[EXERCISE REQUIREMENTS]
Wherever the line with "assign ub_i = in_tdata[134];" sits in the listing below, transcribe from it up to and including the line with "val_r <= '0; st_r <= ST_INT;", exactly, and leave the remaining lines out.

[INPUT MATERIAL]
[config.mk]
export PLATFORM = sky130hd
export DESIGN_NAME = checked_integer_alu_with_power
export DESIGN_NICKNAME = d
export VERILOG_FILES = /design/src/hw/rtl/cia_pkg.sv /design/src/hw/rtl/checked_integer_alu_with_power.sv
export SDC_FILE = /design/constraint.sdc
export NUM_CORES = 2
export LEC_CHECK = 0
export CAP_MARGIN = 20
export CORE_ASPECT_RATIO = 0.6
export CORE_MARGIN = 5
export CORE_UTILIZATION = 40
export DETAILED_ROUTE_END_ITERATION = 7
export DONT_BUFFER_PORTS = 1
export HOLD_SLACK_MARGIN = 0.06
export MAX_ROUTING_LAYER = met4
export PLACE_DENSITY = 0.51
export SYNTH_ARGS = -nofsm -noshare
export SYNTH_HDL_FRONTEND = slang
export SYNTH_SLANG_ARGS = --single-unit
[constraint.sdc]
create_clock -name clk -period 21.3 [get_ports clk]
set_input_delay 4.26 -clock clk [delete_from_list [all_inputs] [get_ports clk]]
set_output_delay 4.26 -clock clk [all_outputs]
set_load 0.02 [all_outputs]
[src/hw/rtl/cia_pkg.sv]
`timescale 1ns / 1ps
package cia_pkg;
  localparam int DataWidth = 64;
  localparam int CntW = 7;

  localparam logic [4:0] K_MUL = 5'd0;
  localparam logic [4:0] K_EQ = 5'd1;
  localparam logic [4:0] K_NE = 5'd2;
  localparam logic [4:0] K_LT = 5'd3;
  localparam logic [4:0] K_LE = 5'd4;
  localparam logic [4:0] K_GT = 5'd5;
  localparam logic [4:0] K_GE = 5'd6;
  localparam logic [4:0] K_AND = 5'd7;
  localparam logic [4:0] K_OR = 5'd8;
  localparam logic [4:0] K_XOR = 5'd9;
  localparam logic [4:0] K_MOD = 5'd10;
  localparam logic [4:0] K_ADD = 5'd11;
  localparam logic [4:0] K_SUB = 5'd12;
  localparam logic [4:0] K_NEG = 5'd13;
  localparam logic [4:0] K_NOT = 5'd14;
  localparam logic [4:0] K_POW = 5'd15;
  localparam logic [4:0] K_IDIV = 5'd16;
  localparam logic [4:0] K_DIV = 5'd17;

  localparam logic [1:0] ST_INT = 2'd0;
  localparam logic [1:0] ST_UNDEF = 2'd1;
  localparam logic [1:0] ST_FLOAT = 2'd2;
  localparam logic [1:0] ST_DIVZ = 2'd3;

  typedef enum logic [5:0] {
    S_IDLE = 6'b000001,
    S_DIV  = 6'b000010,
    S_MUL  = 6'b000100,
    S_POW  = 6'b001000,
    S_FIN  = 6'b010000,
    S_OUT  = 6'b100000
  } state_t;
endpackage

[src/hw/rtl/checked_integer_alu_with_power.sv]
`timescale 1ns / 1ps
// Checked 64-bit signed integer ALU.
// The input channel carries one operation per beat: tdata holds kind [4:0],
// operand_a [68:5], operand_b [132:69], a_undefined [133], b_undefined [134].
// The result channel carries one beat per input beat: tdata holds value
// [63:0] and status [65:64].
// Logic operations, compares, add, subtract and negate are registered into the
// result beat on acceptance. Multiply and divide each run a 64-step add/shift
// loop on shared registers and then a finish step. Power does one multiply on
// the shared shift-add multiplier for each one bit of the exponent and one
// square for each bit below the top one; the exponent sets its run time.
// One item is in flight at a time: in_tready is low from acceptance until the
// result beat is taken, and the next beat is accepted in the next cycle at the
// earliest. A stalled receiver holds the result beat stable.
// Reset clears the sequencer and drops out_tvalid; no result is pending.
module checked_integer_alu_with_power (
  input  logic         clk,
  input  logic         rst_n,
  input  logic         in_tvalid,
  output logic         in_tready,
  // kind, operand_a, operand_b, a_undefined, b_undefined
  input  logic [135:0] in_tdata,
  output logic         out_tvalid,
  input  logic         out_tready,
  // value, status
  output logic [71:0]  out_tdata
);
  import cia_pkg::*;

  state_t state_r, state_nxt;
  logic [4:0]  kind_r;
  logic [63:0] a_r, b_r, acc_r, x_r, y_r, base_r, e_r, res_r;
  logic [64:0] hi_r;
  logic        ovf_r, neg_r, phase_r;
  logic [CntW-1:0] cnt_r;
  logic [63:0] val_r;
  logic [1:0]  st_r;

  logic [4:0]  kind_i;
  logic [63:0] a_i, b_i;
  logic        ua_i, ub_i;
  assign kind_i = in_tdata[4:0];
  assign a_i = in_tdata[68:5];
  assign b_i = in_tdata[132:69];
  assign ua_i = in_tdata[133];
  assign ub_i = in_tdata[134];

  assign in_tready = (state_r == S_IDLE);
  assign out_tvalid = (state_r == S_OUT);
  assign out_tdata = {6'd0, st_r, val_r};

  logic [63:0] ma, mb, sum, dif;
  logic [64:0] trial;
  logic        lt_ab, lt_ba;
  assign ma = a_i[63] ? -a_i : a_i;
  assign mb = b_i[63] ? -b_i : b_i;
  assign sum = a_i + b_i;
  assign dif = a_i - b_i;
  assign lt_ab = $signed(a_i) < $signed(b_i);
  assign lt_ba = $signed(b_i) < $signed(a_i);
  // Divide trial subtraction.
  assign trial = {hi_r[63:0], acc_r[63]} - {1'b0, y_r};

  logic [127:0] mprod;
  logic [64:0]  madd;
  assign madd = {1'b0, hi_r[63:0]} + {1'b0, (x_r[0] ? y_r : 64'd0)};

  always_ff @(posedge clk) begin
    if (!rst_n) begin
      state_r <= S_IDLE;
    end else begin
      state_r <= state_nxt;
    end
  end

  always_comb begin
    state_nxt = state_r;
    unique case (state_r)
      S_IDLE: if (in_tvalid) begin
        if (ua_i || ub_i || kind_i > K_DIV) state_nxt = S_OUT;
        else if (kind_i == K_MUL) state_nxt = S_MUL;
        else if ((kind_i == K_MOD || kind_i == K_IDIV || kind_i == K_DIV) && b_i != 0)
          state_nxt = S_DIV;
        else if (kind_i == K_POW && !b_i[63] && b_i != 0) state_nxt = S_POW;
        else state_nxt = S_OUT;
      end
      S_DIV, S_MUL: if (cnt_r == CntW'(DataWidth - 1)) state_nxt = S_FIN;
      S_POW: if (e_r == 0 && !phase_r && cnt_r == 0) state_nxt = S_FIN;
      S_FIN: state_nxt = S_OUT;
      S_OUT: if (out_tready) state_nxt = S_IDLE;
      default: state_nxt = S_IDLE;
    endcase
  end

  assign mprod = {hi_r[63:0], x_r};

  always_ff @(posedge clk) begin
    unique case (state_r)
      S_IDLE: if (in_tvalid) begin
        kind_r <= kind_i; a_r <= a_i; b_r <= b_i;
        cnt_r <= '0; hi_r <= '0; ovf_r <= 1'b0;
        neg_r <= a_i[63] ^ b_i[63];
        val_r <= '0; st_r <= ST_INT;
        acc_r <= ma; x_r <= ma; y_r <= mb;
        base_r <= a_i; e_r <= b_i; res_r <= 64'd1; phase_r <= 1'b0;
        if (kind_i == K_EQ || kind_i == K_NE) begin
          val_r <= {64{((kind_i == K_EQ) == ((ua_i && ub_i) ||
                    (!ua_i && !ub_i && a_i == b_i)))}};
        end else if (kind_i >= K_LT && kind_i <= K_GE) begin
          if (!ua_i && !ub_i)
            val_r <= {64{(kind_i == K_LT) ? lt_ab : (kind_i == K_LE) ? !lt_ba :
                      (kind_i == K_GT) ? lt_ba : !lt_ab}};
        end else if (kind_i == K_NOT) begin
          val_r <= ua_i ? '1 : ~a_i;
        end else if (kind_i == K_NEG) begin
          if (ua_i) st_r <= ST_UNDEF;
          else if (a_i == {1'b1, 63'd0}) st_r <= ST_FLOAT;
          else val_r <= -a_i;
        end else if (kind_i > K_DIV || ua_i || ub_i) begin
          st_r <= ST_UNDEF;
        end else begin
          unique case (kind_i)
            K_AND: val_r <= a_i & b_i;
            K_OR: val_r <= a_i | b_i;
            K_XOR: val_r <= a_i ^ b_i;
            K_ADD: if ((a_i[63] == b_i[63]) && (sum[63] != a_i[63])) st_r <= ST_FLOAT;
                   else val_r <= sum;
            K_SUB: if ((a_i[63] != b_i[63]) && (dif[63] != a_i[63])) st_r <= ST_FLOAT;
                   else val_r <= dif;
            K_POW: if (a_i == 0 && b_i == 0) st_r <= ST_UNDEF;
                   else if (b_i[63]) begin
                     if (a_i == 0) val_r <= '0;
                     else if (a_i == 64'd1) val_r <= 64'd1;
                     else st_r <= ST_FLOAT;
                   end else val_r <= 64'd1;
            K_MOD, K_IDIV, K_DIV: if (b_i == 0) st_r <= ST_DIVZ;
            default: ;
          endcase
        end
      end
      S_DIV: begin
        if (!trial[64]) hi_r <= {1'b0, trial[63:0]};
        else hi_r <= {1'b0, hi_r[62:0], acc_r[63]};
        acc_r <= {acc_r[62:0], ~trial[64]};
        cnt_r <= cnt_r + 1'b1;
      end
      S_MUL: begin
        hi_r <= {1'b0, madd[64:1]};
        x_r <= {madd[0], x_r[63:1]};
        cnt_r <= cnt_r + 1'b1;
      end
      S_POW: begin
        // Shift-add multiply of x_r by y_r, low 64 bits in x_r at the end.
        if (cnt_r != 0 || phase_r) begin
          hi_r <= {1'b0, madd[64:1]};
          x_r <= {madd[0], x_r[63:1]};
          cnt_r <= cnt_r + 1'b1;
          if (cnt_r == CntW'(DataWidth - 1)) begin
            cnt_r <= '0;
            phase_r <= 1'b0;
            if (ovf_r) res_r <= {madd[0], x_r[63:1]};
            else base_r <= {madd[0], x_r[63:1]};
          end
        end else if (e_r != 0) begin
          // ovf_r selects the multiply: 1 for result*base, 0 for base*base.
          hi_r <= '0; phase_r <= 1'b1;
          if (e_r[0]) begin
            x_r <= res_r; y_r <= base_r; ovf_r <= 1'b1; e_r[0] <= 1'b0;
          end else begin
            x_r <= base_r; y_r <= base_r; ovf_r <= 1'b0; e_r <= e_r >> 1;
          end
        end
      end
      S_FIN: begin
        if (kind_r == K_POW) val_r <= res_r;
        else if (kind_r == K_MUL) begin
          if (hi_r[63:0] != 0 || mprod[63:0] > {1'b0, {63{1'b1}}} + {63'd0, neg_r})
            st_r <= ST_FLOAT;
          else val_r <= neg_r ? -mprod[63:0] : mprod[63:0];
        end else if (kind_r == K_MOD) begin
          val_r <= a_r[63] ? -hi_r[63:0] : hi_r[63:0];
        end else if (kind_r == K_DIV && hi_r[63:0] != 0) begin
          st_r <= ST_FLOAT;
        end else if (a_r == {1'b1, 63'd0} && b_r == '1) begin
          st_r <= ST_FLOAT;
        end else begin
          val_r <= neg_r ? -acc_r : acc_r;
        end
      end
      default: ;
    endcase
  end
endmodule

==> results by group <==
Route
  • ANT nets after route: 0
  • DR vias: 58200
  • DRT Wirelength: 295 mm
  • Drc violations: 0
  • Vias per cell: 6.59
  • Iter 0 DRT Violations: 9260
  • Avg WL per Cell: 33.5 µm
  • Drt pass-1 iters: 7

Pwr
  • Peak VDD IR: 0.0548 mV
  • Power Total: 4.72 mW
  • Static leakage: 24.1 nW
  • Pwr dens: 73.4 nW/µm²

CTS
  • CTS buffer count: 73
  • Longest Clk Path Bufs: 3
  • Clock transition at path regs: 0.06 ns
  • Post-CTS Setup Repair Bufs: 0
  • CTS Hold Bufs: 0
  • Clk Latency, worst-skew pair: 0.72 ns
  • CTS tree: yes
  • Root buf cell: clkbuf_16
  • Clock sinks: 663
  • H-tree lvl count: 3
  • Resize count post-CTS: 0

Global routing
  • First-pass GRT wire length: 409 mm
  • Vias in the first global route: 52000
  • Largest net degree at the start of global routing: 182
  • Total grt overflow: 0
  • Total track usage: 37.1%
  • Initial antenna violation count: 14

STA
  • Hold_ws: 0.547 ns
  • Setup TNS: 0 ns
  • Fin crit share: 48.1%
  • Fmax: 97.6 MHz
  • Worst Tran Pin Value: 1.32 ns
  • Hold Fails Final Rpt: 0
  • Setup slack after layout: 11.06 ns
  • Worst rel slew slack: 12.1%
  • RSZ-0062 raised after global routing: false
  • Final Critical Period: 10.24 ns
  • Clk_skew: 0.0459 ns
  • Slew Limit Fails: 0
  • Final setup vio count: 0

Hold path
  • Hold Startpoint: state_r[1]$_SDFFE_PN0P_
  • Hold path depth: 2
  • WHS Endpoint: state_r[1]$_SDFFE_PN0P_
  • Hold Crit Class: flop to flop

Floorplan
  • Starting Density: 40.4%
  • Die ar.: 157000 µm²
  • Site Rows: 109
  • Io pins: 214
  • Die Wd: 508 µm
  • Die Span Y: 309 µm
  • Core Box Area: 148000 µm²

Setup path
  • Worst setup path class: input pin to flop
  • FF-to-FF path depth: 17
  • Arrival time at the worst endpoint: 10.62 ns
  • Reg2Reg Setup Slack: 14.68 ns
  • R2r startpoint: acc_r[63]$_DFFE_PP_
  • Reg2reg end: hi_r[29]$_DFFE_PP_
  • Critical path data required time: 21.68 ns
  • Startpoint Class: input pin
  • Highest net fanout along the worst path: 30
  • CP endpoint kind: flop

Synth
  • Synth async-reset ratio: 0%
  • Post-synth EDFFs: 657
  • Seq/Total Area, Yosys: 33.3%
  • FF+latch count, synth: 663
  • Mapped Area: 59600 µm²
  • Synth cell types: 95
  • Top FF cell, synth: edfxtp_1
  • Post-Syn Instances: 6964
  • Syn avg cell area: 8.56 µm²
  • Ys Warns: 0

Final layout
  • Highest-count cells in the layout ignoring fill and taps: 660 x a21oi_1, 657 x edfxtp_1, 617 x o21ai_0
  • Commonest non-fill, non-tap cell in the layout: a21oi_1
  • Final instance area: 64300 µm²
  • Final Util: 43.5%
  • Register area: 19800 µm²
  • Final nets: 7358
  • Multi-input combinational cell area: 37200 µm²
  • Final cell count without fillers: 8831
  • Fillcell total: 14800
  • Layout area overhead: 7.87%
  • Layout cells sized above 1: 6.41%

Place
  • Cells after DPL: 8672
  • Dpl ws: 10.90 ns
  • Final HPWL DP: 231 mm
  • Post-DP Area: 61800 µm²
  • Port Buffer Count: 0
  • Routability cong.: 1.04

Flow run
  • Max-cap violations: 0

Run status
  • Status: complete, no violations
metal layers:
| layer | wire [µm] | share of wire, % | vias to the layer above | GRT usage (%) |
|---|---|---|---|---|
| met4 | 9800 | 3.3 | 0 | 10.4 |
| met3 | 35200 | 12 | 427 | 10.8 |
| li1 | - | - | 25700 | - |
| met5 | 0 | 0 | - | - |
| met2 | 117000 | 40 | 3363 | 49.8 |
| met1 | 134000 | 45 | 28700 | 53.6 |
cells by family after synthesis:
kind of cell    after synthesis  share of synthesized area, %
buf+inv                     755                          4.83
mux                         112                          1.98
simple gates               2060                          17.0
other cells                   1                       0.00629
flops                       663                          33.3
fa+ha+maj                   462                          9.75
xor+xnor                    480                          7.05
compound gates             2431                          26.1
flip-flops by register name, summed over array words and instances (netlist names), 64 cells and up:
signal / flops
val_r: 64
acc_r: 64
base_r: 64
y_r: 64
b_r: 64
x_r: 64
a_r: 64
hi_r: 64
e_r: 64
res_r: 64
layout make-up:
class	count	share of cell area (%)
multi-input cells	5551	57.8
inverters	333	1.95
diodes	20	0.0778
clock inverters	52	0.932
well taps	1998	3.89
clock buffers	80	2.88
flip-flops and latches	663	30.9
repair buffers	134	1.59
worst max path at each step:
stage | from | endpoint | cells past startpoint
3_3_place_gp | in_tdata[45] | val_r[44]$_DFFE_PP_ | 15
5_1_grt | in_tdata[45] | val_r[23]$_DFFE_PP_ | 14
2_1_floorplan | in_tvalid | e_r[10]$_DFFE_PP_ | 4
4_1_cts | in_tdata[45] | val_r[44]$_DFFE_PP_ | 15
6_report | in_tdata[45] | val_r[44]$_DFFE_PP_ | 15
3_5_place_dp | in_tdata[45] | val_r[44]$_DFFE_PP_ | 15
cells in the mapped netlist, types with 93 or more instances:
cell	number	area [µm²]
a21oi_1	663	3320
edfxtp_1	657	19700
o21ai_0	618	3090
nand2_1	586	2200
nor2_1	522	1960
ha_1	458	5730
clkbuf_1	367	1380
xnor2_1	348	3050
inv_1	327	1230
a21o_1	210	1580
nor3_1	132	661
xor2_1	132	1160
nand4_1	129	807
nand3_1	128	641
o31ai_1	118	886
nor4_1	98	613
a221oi_1	93	815
power breakdown:
part | switching (mW) | internal, mW | total [mW]
combinational | 1.04 | 0.533 | 1.57
clock | 0.627 | 0.750 | 1.38
sequential | 0.154 | 1.62 | 1.77
total | 1.82 | 2.90 | 4.72
worst max-delay path, cell delays in order:
cell	delay [ns]
clkinv_1	0.36
ha_1	0.70
inv_1	0.24
a21oi_1	0.23
o31ai_1	0.18
a2111oi_0	1.00
o221ai_1	0.40
a211oi_2	0.52
mux2i_2	0.15
buf_4	0.24
nand2_2	0.41
buf_4	0.57
o221ai_1	0.19
a222oi_1	0.71
o211ai_1	0.33
Power figures use the tool's default switching activity.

[SOLUTION]
  assign ub_i = in_tdata[134];

  assign in_tready = (state_r == S_IDLE);
  assign out_tvalid = (state_r == S_OUT);
  assign out_tdata = {6'd0, st_r, val_r};

  logic [63:0] ma, mb, sum, dif;
  logic [64:0] trial;
  logic        lt_ab, lt_ba;
  assign ma = a_i[63] ? -a_i : a_i;
  assign mb = b_i[63] ? -b_i : b_i;
  assign sum = a_i + b_i;
  assign dif = a_i - b_i;
  assign lt_ab = $signed(a_i) < $signed(b_i);
  assign lt_ba = $signed(b_i) < $signed(a_i);
  // Divide trial subtraction.
  assign trial = {hi_r[63:0], acc_r[63]} - {1'b0, y_r};

  logic [127:0] mprod;
  logic [64:0]  madd;
  assign madd = {1'b0, hi_r[63:0]} + {1'b0, (x_r[0] ? y_r : 64'd0)};

  always_ff @(posedge clk) begin
    if (!rst_n) begin
      state_r <= S_IDLE;
    end else begin
      state_r <= state_nxt;
    end
  end

  always_comb begin
    state_nxt = state_r;
    unique case (state_r)
      S_IDLE: if (in_tvalid) begin
        if (ua_i || ub_i || kind_i > K_DIV) state_nxt = S_OUT;
        else if (kind_i == K_MUL) state_nxt = S_MUL;
        else if ((kind_i == K_MOD || kind_i == K_IDIV || kind_i == K_DIV) && b_i != 0)
          state_nxt = S_DIV;
        else if (kind_i == K_POW && !b_i[63] && b_i != 0) state_nxt = S_POW;
        else state_nxt = S_OUT;
      end
      S_DIV, S_MUL: if (cnt_r == CntW'(DataWidth - 1)) state_nxt = S_FIN;
      S_POW: if (e_r == 0 && !phase_r && cnt_r == 0) state_nxt = S_FIN;
      S_FIN: state_nxt = S_OUT;
      S_OUT: if (out_tready) state_nxt = S_IDLE;
      default: state_nxt = S_IDLE;
    endcase
  end

  assign mprod = {hi_r[63:0], x_r};

  always_ff @(posedge clk) begin
    unique case (state_r)
      S_IDLE: if (in_tvalid) begin
        kind_r <= kind_i; a_r <= a_i; b_r <= b_i;
        cnt_r <= '0; hi_r <= '0; ovf_r <= 1'b0;
        neg_r <= a_i[63] ^ b_i[63];
        val_r <= '0; st_r <= ST_INT;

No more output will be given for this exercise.